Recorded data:
<file path="src/rtl/logic_arb_pkg.sv">
`default_nettype none
// ============================================================================
// Module  : logic_arb_pkg
// Purpose : Shared widths, opcode encoding and FSM states for the shared
//           bitwise logic unit arbiter.
// Revision: 1.0 - initial release
// ============================================================================
package logic_arb_pkg;

    localparam int XLEN_P = 32;

    typedef enum logic [1:0] {
        LOGIC_AND  = 2'b00,
        LOGIC_OR   = 2'b01,
        LOGIC_XOR  = 2'b10,
        LOGIC_ANDN = 2'b11
    } logic_op_e;

    typedef enum logic [1:0] {
        IDLE = 2'd0,
        EXEC = 2'd1,
        RESP = 2'd2
    } arb_state_e;

endpackage
`default_nettype wire

</file>
<file path="src/rtl/logic_op_32bit.sv">
`default_nettype none
// ============================================================================
// Module  : logic_op_32bit
// Purpose : Combinational 32-bit bitwise unit (AND / OR / XOR / ANDN).
// Revision: 1.0 - initial release
// ============================================================================
module logic_op_32bit
    import logic_arb_pkg::*;
(
    input  logic [1:0]        op_i,
    input  logic [XLEN_P-1:0] rs1_i,
    input  logic [XLEN_P-1:0] rs2_i,
    output logic [XLEN_P-1:0] rd_o
);

    always_comb begin
        rd_o = '0;
        case (op_i)
            LOGIC_AND:  rd_o = rs1_i & rs2_i;
            LOGIC_OR:   rd_o = rs1_i | rs2_i;
            LOGIC_XOR:  rd_o = rs1_i ^ rs2_i;
            LOGIC_ANDN: rd_o = rs1_i & ~rs2_i;
            default:    rd_o = '0;
        endcase
    end

endmodule
`default_nettype wire

</file>
<file path="src/rtl/logic_unit_arbiter.sv">
`default_nettype none
// ============================================================================
// Module  : logic_unit_arbiter
// Purpose : Round-robin sharing of one bitwise logic unit between two
//           valid/ready requesters; result held until accepted.
// Option  : LOGIC_ARB_BYPASS_EN - compute at the request handshake and skip
//           the EXEC state (IDLE -> RESP).
// Revision: 1.0 - initial release
// ============================================================================
module logic_unit_arbiter
    import logic_arb_pkg::*;
#(
    parameter int XLEN = XLEN_P
) (
    input  logic            clk_i,
    input  logic            rst_ni,
    input  logic            req0_valid_i,
    output logic            req0_ready_o,
    input  logic [1:0]      req0_op_i,
    input  logic [XLEN-1:0] req0_rs1_i,
    input  logic [XLEN-1:0] req0_rs2_i,
    output logic            rsp0_valid_o,
    input  logic            rsp0_ready_i,
    output logic [XLEN-1:0] rsp0_rd_o,
    input  logic            req1_valid_i,
    output logic            req1_ready_o,
    input  logic [1:0]      req1_op_i,
    input  logic [XLEN-1:0] req1_rs1_i,
    input  logic [XLEN-1:0] req1_rs2_i,
    output logic            rsp1_valid_o,
    input  logic            rsp1_ready_i,
    output logic [XLEN-1:0] rsp1_rd_o,
    output logic            busy_o
);

    arb_state_e      r_state;
    arb_state_e      w_state_nxt;
    logic            r_grant;
    logic            r_last_grant;
    logic [XLEN-1:0] r_rd;

    logic            w_req_any;
    logic            w_grant;
    logic            w_hs;
    logic            w_rsp_ready;
    logic [1:0]      w_sel_op;
    logic [XLEN-1:0] w_sel_rs1;
    logic [XLEN-1:0] w_sel_rs2;
    logic [1:0]      w_alu_op;
    logic [XLEN-1:0] w_alu_rs1;
    logic [XLEN-1:0] w_alu_rs2;
    logic [XLEN-1:0] w_alu_rd;

    // On contention the requester that did not win last time goes first.
    assign w_req_any   = req0_valid_i | req1_valid_i;
    assign w_grant     = (req0_valid_i && req1_valid_i) ? ~r_last_grant : req1_valid_i;
    assign w_hs        = (r_state == IDLE) && w_req_any;
    assign w_rsp_ready = r_grant ? rsp1_ready_i : rsp0_ready_i;
    assign w_sel_op    = w_grant ? req1_op_i  : req0_op_i;
    assign w_sel_rs1   = w_grant ? req1_rs1_i : req0_rs1_i;
    assign w_sel_rs2   = w_grant ? req1_rs2_i : req0_rs2_i;

`ifdef LOGIC_ARB_BYPASS_EN
    assign w_alu_op  = w_sel_op;
    assign w_alu_rs1 = w_sel_rs1;
    assign w_alu_rs2 = w_sel_rs2;
`else
    logic [1:0]      r_op;
    logic [XLEN-1:0] r_rs1;
    logic [XLEN-1:0] r_rs2;

    always_ff @(posedge clk_i or negedge rst_ni) begin
        if (!rst_ni) begin
            r_op  <= '0;
            r_rs1 <= '0;
            r_rs2 <= '0;
        end else if (w_hs) begin
            r_op  <= w_sel_op;
            r_rs1 <= w_sel_rs1;
            r_rs2 <= w_sel_rs2;
        end
    end

    assign w_alu_op  = r_op;
    assign w_alu_rs1 = r_rs1;
    assign w_alu_rs2 = r_rs2;
`endif

    logic_op_32bit u_logic_op (
        .op_i  (w_alu_op),
        .rs1_i (w_alu_rs1),
        .rs2_i (w_alu_rs2),
        .rd_o  (w_alu_rd)
    );

    always_ff @(posedge clk_i or negedge rst_ni) begin
        if (!rst_ni) begin
            r_state <= IDLE;
        end else begin
            r_state <= w_state_nxt;
        end
    end

    always_comb begin
        w_state_nxt = r_state;
        case (r_state)
            IDLE: begin
`ifdef LOGIC_ARB_BYPASS_EN
                if (w_hs) w_state_nxt = RESP;
`else
                if (w_hs) w_state_nxt = EXEC;
`endif
            end
            EXEC:    w_state_nxt = RESP;
            RESP:    if (w_rsp_ready) w_state_nxt = IDLE;
            default: w_state_nxt = IDLE;
        endcase
    end

    always_comb begin
        req0_ready_o = 1'b0;
        req1_ready_o = 1'b0;
        rsp0_valid_o = 1'b0;
        rsp1_valid_o = 1'b0;
        rsp0_rd_o    = '0;
        rsp1_rd_o    = '0;
        busy_o       = (r_state != IDLE);
        if (r_state == IDLE && w_req_any) begin
            req0_ready_o = ~w_grant;
            req1_ready_o = w_grant;
        end
        if (r_state == RESP) begin
            if (r_grant) begin
                rsp1_valid_o = 1'b1;
                rsp1_rd_o    = r_rd;
            end else begin
                rsp0_valid_o = 1'b1;
                rsp0_rd_o    = r_rd;
            end
        end
    end

    always_ff @(posedge clk_i or negedge rst_ni) begin
        if (!rst_ni) begin
            r_grant      <= 1'b0;
            r_last_grant <= 1'b1;
            r_rd         <= '0;
        end else begin
            if (w_hs) r_grant <= w_grant;
`ifdef LOGIC_ARB_BYPASS_EN
            if (w_hs) r_rd <= w_alu_rd;
`else
            if (r_state == EXEC) r_rd <= w_alu_rd;
`endif
            if (r_state == RESP && w_rsp_ready) r_last_grant <= r_grant;
        end
    end

endmodule
`default_nettype wire

</file>
<file path="config.mk">
export PLATFORM = sky130hd
export DESIGN_NAME = logic_unit_arbiter
export DESIGN_NICKNAME = d
export VERILOG_FILES = /design/src/rtl/logic_arb_pkg.sv /design/src/rtl/logic_op_32bit.sv /design/src/rtl/logic_unit_arbiter.sv
export SDC_FILE = /design/constraint.sdc
export NUM_CORES = 1
export LEC_CHECK = 0
export ABC_CLOCK_PERIOD_IN_PS = 2100
export BUFFER_PORTS_ARGS = -buffer_cell sky130_fd_sc_hd__buf_2
export CAP_MARGIN = 0
export CORE_MARGIN = 10
export CORE_UTILIZATION = 53
export CTS_CLUSTER_DIAMETER = 50
export DETAILED_ROUTE_END_ITERATION = 7
export PLACE_DENSITY = 0.82
export RECOVER_POWER = 25
export SYNTH_ARGS = -nofsm -noshare
export SYNTH_HDL_FRONTEND = slang
export SYNTH_HIERARCHICAL = 1
export SYNTH_SLANG_ARGS = --single-unit
</file>
<file path="constraint.sdc">
create_clock -name clk_i -period 2.1 [get_ports clk_i]
set_input_delay 0.42 -clock clk_i [delete_from_list [all_inputs] [get_ports clk_i]]
set_output_delay 0.42 -clock clk_i [all_outputs]
set_load 0.005 [all_outputs]
</file>
== Word level (Yosys, flattened, before mapping) ==
Index checks and enable logic that the tools add are counted.
W data, S select, Z words.
Cells by class
  bitwise logic cells: 8
  reduce and logical (&&, ||, !) cells: 7
  muxes and demuxes: 19
  eq/ne operators: 7
Operator list (number)
  $mux W32: 6
  $pmux W32 S4: 1
  $and A32 B32 Y32: 2
  $not A32 Y32: 1
  $or A32 B32 Y32: 1
  $xor A32 B32 Y32: 1
  $mux W1: 8
  $eq A2 B2 Y1 const B: 3
  $mux W2: 3
  $pmux W2 S3: 1
  $eq A2 B1 Y1 const B: 2
  $logic_not A2 Y1: 2
  $ne A2 B2 Y1 const B: 2
  $logic_and A1 B1 Y1: 3
  $not A1 Y1: 2
  $reduce_and A2 Y1: 1
  $reduce_bool A2 Y1: 1
  $or A1 B1 Y1: 1
Storage, ports and cells
  output and inout bits: 69
  register bits: 102
  input bits: 138

== Longest topological paths before layout ==
Gate-level depths: netlist of the first run.
  depth in word-level cells: 4
  gate-level depth with buffers: 7
  mapped depth without buffers: 6

== By module ==
The synthesis of the first run kept the hierarchy.
By module, submodules not included
  logic_unit_arbiter: times used 1, cells an instance 526, area each 5126.2 µm², sequential area each 2553.7 µm²
  logic_op_32bit: times used 1, cells an instance 278, area each 1769.2 µm², sequential area each 0.0 µm²

== Worst setup path after synthesis of the first run ==
Ideal clock, no wire load.
  path type: register to register
  start: register r_op[0]
  end: register r_rd[21]
  arrival time: 1.527 ns
  path slack: 0.445 ns
  cell stages (with the launch flop): 8
  path buffers: 2
  data required time: 1.972 ns
  library setup time: 0.128 ns
  path through: dfrtp_1 inv_1 ha_1 buf_2 buf_2 a221oi_1 a21oi_1 mux2_1
Between the ends
  cells in the longest elaborated chain, start to end: 2
Ends and longest elaborated chain
  start, declared: line logic_unit_arbiter.sv:68  | logic [1:0] r_op;
  start signal, assigned: line logic_unit_arbiter.sv:78  | r_op <= w_sel_op;
  $eq A2 B2 Y1 (tied with other cells): line logic_op_32bit.sv:18  | case (op_i)
  $pmux W32 S4 *: line logic_op_32bit.sv:18
  named net w_alu_rd[21]: line logic_unit_arbiter.sv:52  | logic [XLEN-1:0] w_alu_rd;
  end signal, assigned: line logic_unit_arbiter.sv:153  | if (r_state == EXEC) r_rd <= w_alu_rd;
  end, declared: line logic_unit_arbiter.sv:40  | logic [XLEN-1:0] r_rd;
Mark *: on every way through the listed nets, which the timed path passes. The rest lies on a longest branch.
A chain may end at the register's enable or synchronous reset.

== Final worst setup path of the first run ==
  start: register r_state[1]
  end: output rsp0_rd_o[24]
Between the ends
  cells in the longest elaborated chain, start to end: 2
Ends and longest elaborated chain
  start, declared: line logic_unit_arbiter.sv:36  | arb_state_e r_state;
  start signal, assigned: line logic_unit_arbiter.sv:100  | r_state <= w_state_nxt;
  $eq A2 B2 Y1: line logic_unit_arbiter.sv:132  | if (r_state == RESP) begin
  $mux W32: line logic_unit_arbiter.sv:132
  end, declared: line logic_unit_arbiter.sv:24  | output logic [XLEN-1:0] rsp0_rd_o,
Every way passes these cells.

==> results_dict.tcl, run 1 <==
set metrics [dict create \
    overflow 0 \
    fin_hold_ws_ns 0.328 \
    hold_viol_final 0 \
    reg2reg_slack_ns 0.28 \
    clkPwrFrac_pct 16.2 \
    syn-num-nets 977 \
    dieArea_um2 18000 \
    min_to "r_rs2[25]$_DFFE_PN0P_" \
    final_antenna_net_count 0 \
    final-setup-viol-count 0 \
    cts_buffers 9 \
    placedInstanceArea_um2 8020 \
    synthCells 804 \
    skew_ns 0.00733 \
    first_global_vias 6145 \
    synth_area_um2 6900 \
    startpoint_type "register" \
    status "completed" \
    clock-sinks 102 \
    yosysUniqueCellTypes 34 \
    io-pin-count 207 \
    viasPerCell 5.27 \
    power_density_nw_per_um2 1450 \
    cts_tree "built" \
    power_leakage_nw 4.91 \
    whs_path_depth 3 \
    dp_hpwl_um 13300 \
    period_minus_slack_ns 2.02 \
    layout-drive-gt1-share_pct 27.4 \
    fmax_mhz 495 \
    worstSetupPathType "register to output port" \
    relSlewSlack_pct 5.36 \
    ys.flop_type "dfrtp_1" \
    coreArea_um2 12700 \
    place_inst 1141 \
    die_w_um 134 \
    syn_avg_cell_area_um2 8.58 \
    final_cells 1161 \
    period_share_pct 96.2 \
    ir_drop_mv 0.966 \
    grt_usage_pct 21.0 \
    dieHeight_um 134 \
    rsz0062_at_grt "no" \
    grt_start_max_net_pins 103 \
    p_seq_share_pct 30.6 \
    clk_latency_ns 0.35 \
    port_buffers 206 \
    required_ns 1.68 \
    cts_root_buffer "clkbuf_16" \
    crit_fanout 6 \
    wire_per_inst_um 16.6 \
    hp-class "primary input to register" \
    finish.instance_area_um2 8420 \
    ys_seq_area_share_pct 37.0 \
    synth.ff_latch_count 102 \
    switching_power_mw 5.11 \
    grt_pass1_wl_um 31000 \
    worstMarginPinSlew_ns 1.42 \
    drc 0 \
    diodes 0 \
    internal_power_mw 7.12 \
    hp-start "req0_rs2_i[25]" \
    clk_pin_slew_ns 0.07 \
    first_pass_iters 5 \
    h-tree-depth 3 \
    ctsHoldBuffers 0 \
    worstPathArrival_ns 1.60 \
    rows 41 \
    ys.warnings.count 6 \
    fin_nets 1158 \
    wl_um 19300 \
    synth-edff-count 0 \
    async_reset_ff_share_pct 100 \
    swShare_pct 41.8 \
    gp_congestion 0.775 \
    clock_path_buffers 2 \
    r2r-start "r_op[1]$_DFFE_PN0P_" \
    initial_core_util_pct 54.4 \
    antenna_found_initial 0 \
    area_delta_synth_final_pct 22.2 \
    maxCapViolCount 0 \
    vias 6114 \
    critPathCaptureType "output port" \
    power_frac_comb_pct 53.2 \
    total_power_mw 12.2 \
    maxSlewViolCount 0 \
    drt_iter0_markers 376 \
    rr_worst_depth 6 \
    r2r-end "r_rd[6]$_DFFE_PN0N_" \
]
## cell type report
type	instances	area (µm²)
tap	172	215
timing repair buffer	228	1240
multi-input combinational	411	3180
clock buffer	12	267
inverter	233	877
clock inverter	3	90.1
sequential	102	2550
fill	1073	4250
## repair_timing
item,4_1_cts,5_1_grt
gates cloned,1,1
resized for setup,4,6
endpoints found under the setup margin,56,65
setup buffers,3,0
hold endpoints to repair,0,0
## placed cells by master, fill, tap and decap left out, types with 2 or more instances in the layout
cell,count
and3_1,32
a221oi_1,32
and2b_4,3
a21oi_1,32
o21ai_1,11
bufinv_16,3
ha_1,33
clkbuf_4,2
clkbuf_16,9
buf_4,17
ha_2,2
nor2_4,2
nand2_1,35
dfrtp_1,100
and2_1,33
a21o_1,2
inv_2,2
inv_1,230
o221ai_2,9
buf_12,3
nand3_2,2
mux2_1,29
buf_2,205
nor2b_4,2
clkbuf_8,3
mux2_2,3
o21ai_0,56
o221ai_1,57
xor2_1,32
## power groups by stage
stage	registers, mW	clock network, mW	logic, mW
floorplan	3.47	0	4.85
global placement	3.72	0	6.13
detailed placement	3.75	0	6.34
CTS	3.73	2.02	6.49
global route	3.88	2.08	7.36
finish	3.74	1.98	6.51
## registers in the layout, summed over array words and instances, names as in the netlist
register / flops
r_last_grant: 1
r_rd: 32
r_op: 2
r_rs1: 32
r_grant: 1
r_rs2: 32
r_state: 2
## through the flow
stage          util, %  worst slack (ns)  setup TNS (ns)
6_report          66.5            0.0788               0
3_5_place_dp      63.3             0.310               0
3_3_place_gp      63.3             0.369               0
2_1_floorplan        -             0.445               0
4_1_cts           66.4          -0.00396        -0.00396
5_1_grt           66.5           0.00953               0
## cells in the mapped netlist, types with 2 or more instances
| cell | number | area, µm² |
|---|---|---|
| a21o_1 | 2 | 15.0 |
| a21oi_1 | 32 | 160 |
| a221oi_1 | 32 | 280 |
| and2_1 | 33 | 206 |
| and3_1 | 32 | 200 |
| buf_1 | 2 | 7.51 |
| buf_12 | 2 | 40.0 |
| buf_2 | 15 | 75.1 |
| buf_4 | 9 | 67.6 |
| buf_6 | 2 | 22.5 |
| clkbuf_1 | 29 | 109 |
| dfrtp_1 | 101 | 2530 |
| ha_1 | 35 | 438 |
| inv_1 | 230 | 863 |
| inv_2 | 3 | 11.3 |
| mux2_1 | 29 | 327 |
| mux2_2 | 3 | 33.8 |
| nand2_1 | 35 | 131 |
| nand3_2 | 2 | 20.0 |
| nor2b_1 | 2 | 12.5 |
| o21ai_0 | 56 | 280 |
| o21ai_1 | 11 | 55.1 |
| o221ai_1 | 57 | 499 |
| o221ai_2 | 9 | 135 |
| xor2_1 | 32 | 280 |
## critical path, stage by stage (launching register included)
cell and delay (ns):
dfrtp_2 0.43, nor2b_4 0.23, and2b_4 0.18, buf_4 0.16, and2_1 0.14, buf_2 0.11
## how the worst max path moves through the flow
stage,start,endpoint,slack (ns)
after floorplan,r_op[0]$_DFFE_PN0P_,r_rd[21]$_DFFE_PN0N_,0.45
after global placement,r_op[1]$_DFFE_PN0P_,r_rd[13]$_DFFE_PN0N_,0.37
after detailed placement,r_state[1]$_DFFE_PN0P_,rsp0_rd_o[3],0.31
after CTS,r_state[1]$_DFFE_PN0P_,rsp1_rd_o[0],-0.004
after global routing,r_state[0]$_DFFE_PN0P_,rsp1_rd_o[0],0.01
final,r_state[1]$_DFFE_PN0P_,rsp0_rd_o[24],0.08
## routing by layer
metal | GRT usage [%] | wire length, µm
met5 | 0 | 0
met4 | 5.14 | 235
met3 | 6.01 | 1340
met2 | 35.5 | 9290
met1 | 25.6 | 8430
## kinds of logic after synthesis
| group | count (synthesis) | synth area share, % |
|---|---|---|
| multiplexers | 33 | 5.37 |
| flip-flops | 102 | 37.0 |
| XOR/XNOR | 32 | 4.06 |
| AND/OR/NAND/NOR | 109 | 8.82 |
| AO/OA/AOI/OAI | 200 | 20.8 |
| buffers and inverters | 293 | 17.6 |
| adder cells (fa/ha/maj) | 35 | 6.35 |
(Power assumes the default switching activity.)
==> run 2: changes to the inputs <==
==> constraint.sdc (replaced) <==
create_clock -name clk_i -period 2.1 [get_ports clk_i]
set_input_delay 0.315 -clock clk_i [delete_from_list [all_inputs] [get_ports clk_i]]
set_output_delay 0.315 -clock clk_i [all_outputs]
set_load 0.005 [all_outputs]
==> results_dict.tcl, run 2 (synthesis gave the netlist of run 1 again) <==
set metrics [dict create \
    status "completed" \
    fin_nets 1157 \
    layout-drive-gt1-share_pct 26.8 \
    fmax_mhz 505 \
    top_regs "r_rd (32), r_rs1 (32), r_rs2 (32)" \
    final_cells 1162 \
    cts_root_buffer "clkbuf_16" \
    required_ns 1.78 \
    fin_hold_ws_ns 0.211 \
    overflow 0 \
    drc 0 \
    clock_path_buffers 2 \
    grt_start_max_net_pins 56 \
    hp-class "primary input to register" \
    relSlewSlack_pct 47.8 \
    antenna_found_initial 0 \
    grt_usage_pct 21.2 \
    power_density_nw_per_um2 1410 \
    rows 41 \
    final_antenna_net_count 0 \
    wl_um 19400 \
    startpoint_type "register" \
    first_global_vias 6370 \
    port_buffers 206 \
    drt_iter0_markers 402 \
    dieArea_um2 18000 \
    vias 6174 \
    slowest_delay_ns 0.41 \
    worstPathCellList "nor2b_2 -> and2b_4 -> and2_1 -> buf_2" \
    maxCapViolCount 0 \
    io-pin-count 207 \
    power_leakage_nw 4.85 \
    grt.busiest_layer "met2" \
    maxSlewViolCount 0 \
    viasPerCell 5.31 \
    final-setup-viol-count 0 \
    dp_hpwl_um 13800 \
    gr-usage-met2_pct 36.5 \
    cp.buffers_inverters 1 \
    wire_per_inst_um 16.7 \
    grt_pass1_wl_um 31700 \
    clock-sinks 102 \
    critical_path.top_delay_family "simple AND/OR/NAND/NOR gates" \
    clk_latency_ns 0.35 \
    die_w_um 134 \
    initial_core_util_pct 54.4 \
    h-tree-depth 3 \
    finalSetupTns_ns 0 \
    worstPathArrival_ns 1.67 \
    cts_buffers 9 \
    skew_ns 0.00799 \
    area_delta_synth_final_pct 20.5 \
    period_minus_slack_ns 1.98 \
    final_cell_mix "inv_1, buf_2, dfrtp_1, o221ai_1, o21ai_0" \
    cts_tree "built" \
    worstSetupPathType "register to output port" \
    worstMarginPinSlew_ns 0.783 \
    first_pass_iters 7 \
    grt_use_met1_pct 25.2 \
    rsz0062_at_grt "no" \
    coreArea_um2 12700 \
    critPathCaptureType "output port" \
    dieHeight_um 134 \
    crit_slowest_cell "dfrtp_2" \
    ir_drop_mv 0.725 \
    hold_viol_final 0 \
    post_cts_buffers 0 \
    grt.met3_usage_pct 6.35 \
    clk_pin_slew_ns 0.07 \
    place_inst 1144 \
    gp_congestion 0.799 \
    final_common_cell "inv_1" \
    crit_fanout 33 \
    period_share_pct 94.3 \
]
[run 2: final cells by class]
type,count,area [µm²]
fillers,1070,4360
flip-flops and latches,102,2550
clock inverters,2,10.0
diodes,1,2.50
inverters,233,875
multi-input cells,409,3160
clock buffers,14,254
repair buffers,229,1240
well taps,172,215
[run 2: per-layer routing]
metal  routed length, µm  up-vias  share of wire, %
li1                    -     2995                 -
met4                 240        0               1.2
met5                   0        -                 0
met1                8210     2949                42
met3                1550       21               8.0
met2                9400      209                48
[run 2: worst paths after layout]
kind / from / endpoint / slack (ns) / cells after the start
max in group asynchronous: rst_ni / r_rs2[23]$_DFFE_PN0P_ / 0.36 / 3
worst min register to register: r_rd[19]$_DFFE_PN0N_ / r_rd[19]$_DFFE_PN0N_ / 0.50 / 1
min in group asynchronous: rst_ni / r_rs2[6]$_DFFE_PN0P_ / 0.58 / 2
worst max register to register: r_op[1]$_DFFE_PN0P_ / r_rd[13]$_DFFE_PN0N_ / 0.19 / 5
worst min-delay path: req0_rs2_i[25] / r_rs2[25]$_DFFE_PN0P_ / 0.21 / 3
worst max-delay path: r_state[1]$_DFFE_PN0P_ / rsp0_rd_o[0] / 0.12 / 4
[run 2: what timing repair did]
item | in CTS | in global routing
hold buffers | 1 | 0
setup endpoints to repair | 9 | 27
endpoints found under the hold margin | 27 | 0
resized for setup | 1 | 1
[run 2: where the power goes]
part | internal [mW] | leakage, nW | switching, mW
clock | 0.835 | 0.131 | 0.725
sequential | 2.95 | 1.26 | 0.808
combinational | 2.84 | 3.46 | 3.59
total | 6.62 | 4.85 | 5.12
[run 2: metrics by stage]
step / util (%) / instance area [µm²] / setup slack (ns) / power [mW]
4_1_cts: 65.7 / 8330 / 0.0356 / 11.8
3_5_place_dp: 63.5 / 8040 / 0.00125 / 10.2
6_report: 65.6 / 8310 / 0.120 / 11.7
2_1_floorplan: - / 6900 / 0.445 / 8.32
5_1_grt: 65.6 / 8310 / 0.00331 / 12.8
3_3_place_gp: 63.5 / 8040 / 0.0864 / 9.84
[run 2: worst min-delay path: stages]
cell and delay [ns]:
buf_2 0.07, inv_1 0.04, o221ai_2 0.11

• WORK INSTRUCTIONS: Give back exactly the lines from the one that contains "[run 2: what timing repair did]" to the end of the data above, both of those lines included.

• WRITTEN REPLY:
[run 2: what timing repair did]
item | in CTS | in global routing
hold buffers | 1 | 0
setup endpoints to repair | 9 | 27
endpoints found under the hold margin | 27 | 0
resized for setup | 1 | 1
[run 2: where the power goes]
part | internal [mW] | leakage, nW | switching, mW
clock | 0.835 | 0.131 | 0.725
sequential | 2.95 | 1.26 | 0.808
combinational | 2.84 | 3.46 | 3.59
total | 6.62 | 4.85 | 5.12
[run 2: metrics by stage]
step / util (%) / instance area [µm²] / setup slack (ns) / power [mW]
4_1_cts: 65.7 / 8330 / 0.0356 / 11.8
3_5_place_dp: 63.5 / 8040 / 0.00125 / 10.2
6_report: 65.6 / 8310 / 0.120 / 11.7
2_1_floorplan: - / 6900 / 0.445 / 8.32
5_1_grt: 65.6 / 8310 / 0.00331 / 12.8
3_3_place_gp: 63.5 / 8040 / 0.0864 / 9.84
[run 2: worst min-delay path: stages]
cell and delay [ns]:
buf_2 0.07, inv_1 0.04, o221ai_2 0.11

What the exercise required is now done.